+++ DATASET CONTENT

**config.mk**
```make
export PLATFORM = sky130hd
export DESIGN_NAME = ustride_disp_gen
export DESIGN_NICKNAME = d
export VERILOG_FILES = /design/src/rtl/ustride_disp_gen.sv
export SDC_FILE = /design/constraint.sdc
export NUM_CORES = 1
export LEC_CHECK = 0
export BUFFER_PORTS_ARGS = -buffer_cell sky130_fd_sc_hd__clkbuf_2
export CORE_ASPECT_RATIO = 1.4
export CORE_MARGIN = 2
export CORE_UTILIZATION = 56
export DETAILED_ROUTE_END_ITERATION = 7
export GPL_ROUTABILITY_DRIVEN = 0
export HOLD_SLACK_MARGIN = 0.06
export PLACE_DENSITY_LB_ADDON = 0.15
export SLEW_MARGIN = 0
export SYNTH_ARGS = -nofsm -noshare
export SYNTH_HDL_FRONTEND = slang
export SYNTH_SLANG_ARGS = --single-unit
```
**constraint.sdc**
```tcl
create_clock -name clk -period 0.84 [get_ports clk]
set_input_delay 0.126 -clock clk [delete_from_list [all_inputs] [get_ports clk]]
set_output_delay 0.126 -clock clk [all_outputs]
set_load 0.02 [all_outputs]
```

++++++
+++ DATASET CONTENT

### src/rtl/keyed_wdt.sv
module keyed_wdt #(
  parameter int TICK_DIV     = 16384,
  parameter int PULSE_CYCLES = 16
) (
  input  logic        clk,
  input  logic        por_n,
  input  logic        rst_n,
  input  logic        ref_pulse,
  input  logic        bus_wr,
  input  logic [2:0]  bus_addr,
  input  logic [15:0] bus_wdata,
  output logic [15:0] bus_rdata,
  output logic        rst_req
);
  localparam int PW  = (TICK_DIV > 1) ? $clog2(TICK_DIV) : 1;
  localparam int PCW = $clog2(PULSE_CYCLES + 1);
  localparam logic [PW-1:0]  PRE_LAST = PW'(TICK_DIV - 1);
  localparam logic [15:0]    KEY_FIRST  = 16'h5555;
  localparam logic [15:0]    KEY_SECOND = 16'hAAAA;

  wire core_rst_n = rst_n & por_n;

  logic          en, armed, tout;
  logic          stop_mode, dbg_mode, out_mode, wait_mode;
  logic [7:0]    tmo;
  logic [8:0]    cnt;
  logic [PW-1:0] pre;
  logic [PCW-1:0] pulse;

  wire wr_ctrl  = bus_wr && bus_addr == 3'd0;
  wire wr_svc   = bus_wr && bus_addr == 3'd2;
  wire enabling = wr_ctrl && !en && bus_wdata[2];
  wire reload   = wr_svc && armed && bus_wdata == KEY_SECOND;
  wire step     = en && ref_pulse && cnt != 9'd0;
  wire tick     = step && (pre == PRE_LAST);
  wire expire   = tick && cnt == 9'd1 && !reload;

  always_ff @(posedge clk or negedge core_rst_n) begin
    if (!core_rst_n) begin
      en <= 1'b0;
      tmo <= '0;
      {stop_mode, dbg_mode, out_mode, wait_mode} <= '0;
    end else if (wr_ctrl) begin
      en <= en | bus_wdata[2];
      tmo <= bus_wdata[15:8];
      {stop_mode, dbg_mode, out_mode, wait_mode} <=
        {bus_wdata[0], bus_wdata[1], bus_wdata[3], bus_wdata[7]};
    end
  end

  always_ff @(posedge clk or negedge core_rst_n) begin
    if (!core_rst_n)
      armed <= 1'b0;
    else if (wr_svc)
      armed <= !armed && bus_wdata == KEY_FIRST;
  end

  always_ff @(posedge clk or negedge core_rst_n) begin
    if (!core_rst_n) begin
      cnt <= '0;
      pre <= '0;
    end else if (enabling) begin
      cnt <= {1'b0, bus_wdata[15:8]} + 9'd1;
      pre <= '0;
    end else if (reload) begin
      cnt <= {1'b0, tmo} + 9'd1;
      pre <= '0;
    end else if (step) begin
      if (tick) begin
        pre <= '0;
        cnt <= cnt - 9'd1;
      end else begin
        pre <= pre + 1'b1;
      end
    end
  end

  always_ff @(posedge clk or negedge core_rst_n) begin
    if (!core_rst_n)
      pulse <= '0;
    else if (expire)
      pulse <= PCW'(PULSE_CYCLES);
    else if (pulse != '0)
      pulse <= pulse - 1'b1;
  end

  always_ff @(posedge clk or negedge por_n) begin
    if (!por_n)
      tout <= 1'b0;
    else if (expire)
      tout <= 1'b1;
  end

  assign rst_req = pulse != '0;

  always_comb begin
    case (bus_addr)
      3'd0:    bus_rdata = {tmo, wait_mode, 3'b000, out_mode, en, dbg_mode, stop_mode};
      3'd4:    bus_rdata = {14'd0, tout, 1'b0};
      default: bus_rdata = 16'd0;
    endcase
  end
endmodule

++++++
+++ DATASET CONTENT

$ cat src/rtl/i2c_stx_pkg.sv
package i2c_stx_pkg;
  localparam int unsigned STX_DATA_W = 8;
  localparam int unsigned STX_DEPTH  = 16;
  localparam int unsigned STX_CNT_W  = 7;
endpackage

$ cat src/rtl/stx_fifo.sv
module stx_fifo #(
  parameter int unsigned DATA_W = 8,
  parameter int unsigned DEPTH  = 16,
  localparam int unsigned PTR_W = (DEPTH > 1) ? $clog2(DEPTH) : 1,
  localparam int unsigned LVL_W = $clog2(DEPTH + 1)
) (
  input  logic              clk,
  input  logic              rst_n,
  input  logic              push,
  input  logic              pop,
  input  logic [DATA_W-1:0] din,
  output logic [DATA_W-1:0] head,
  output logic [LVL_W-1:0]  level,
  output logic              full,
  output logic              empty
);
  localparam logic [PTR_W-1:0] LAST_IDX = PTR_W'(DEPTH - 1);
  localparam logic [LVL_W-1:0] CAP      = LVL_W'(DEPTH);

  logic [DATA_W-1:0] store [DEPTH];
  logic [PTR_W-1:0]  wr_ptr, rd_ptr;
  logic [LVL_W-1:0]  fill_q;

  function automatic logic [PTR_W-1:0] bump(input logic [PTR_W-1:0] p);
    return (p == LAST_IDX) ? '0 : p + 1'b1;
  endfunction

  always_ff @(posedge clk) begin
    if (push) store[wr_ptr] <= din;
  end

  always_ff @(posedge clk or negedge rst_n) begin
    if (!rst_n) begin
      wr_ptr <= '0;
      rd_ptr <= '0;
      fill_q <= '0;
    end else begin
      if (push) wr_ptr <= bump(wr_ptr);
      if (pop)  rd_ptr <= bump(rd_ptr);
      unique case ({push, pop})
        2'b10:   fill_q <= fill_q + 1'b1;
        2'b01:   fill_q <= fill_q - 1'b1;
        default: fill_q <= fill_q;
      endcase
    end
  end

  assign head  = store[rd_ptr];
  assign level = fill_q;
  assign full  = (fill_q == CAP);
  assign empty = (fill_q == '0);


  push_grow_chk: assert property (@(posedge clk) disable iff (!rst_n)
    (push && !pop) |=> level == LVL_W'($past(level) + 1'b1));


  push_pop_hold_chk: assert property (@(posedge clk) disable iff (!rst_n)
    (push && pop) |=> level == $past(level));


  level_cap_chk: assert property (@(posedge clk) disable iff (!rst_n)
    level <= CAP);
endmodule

++++++

EXERCISE:
Once you find the string "wire" in a line of the records, copy that line.

SOLUTION TO THE EXERCISE:
  wire core_rst_n = rst_n & por_n;
  wire wr_ctrl  = bus_wr && bus_addr == 3'd0;
  wire wr_svc   = bus_wr && bus_addr == 3'd2;
  wire enabling = wr_ctrl && !en && bus_wdata[2];
  wire reload   = wr_svc && armed && bus_wdata == KEY_SECOND;
  wire step     = en && ref_pulse && cnt != 9'd0;
  wire tick     = step && (pre == PRE_LAST);
  wire expire   = tick && cnt == 9'd1 && !reload;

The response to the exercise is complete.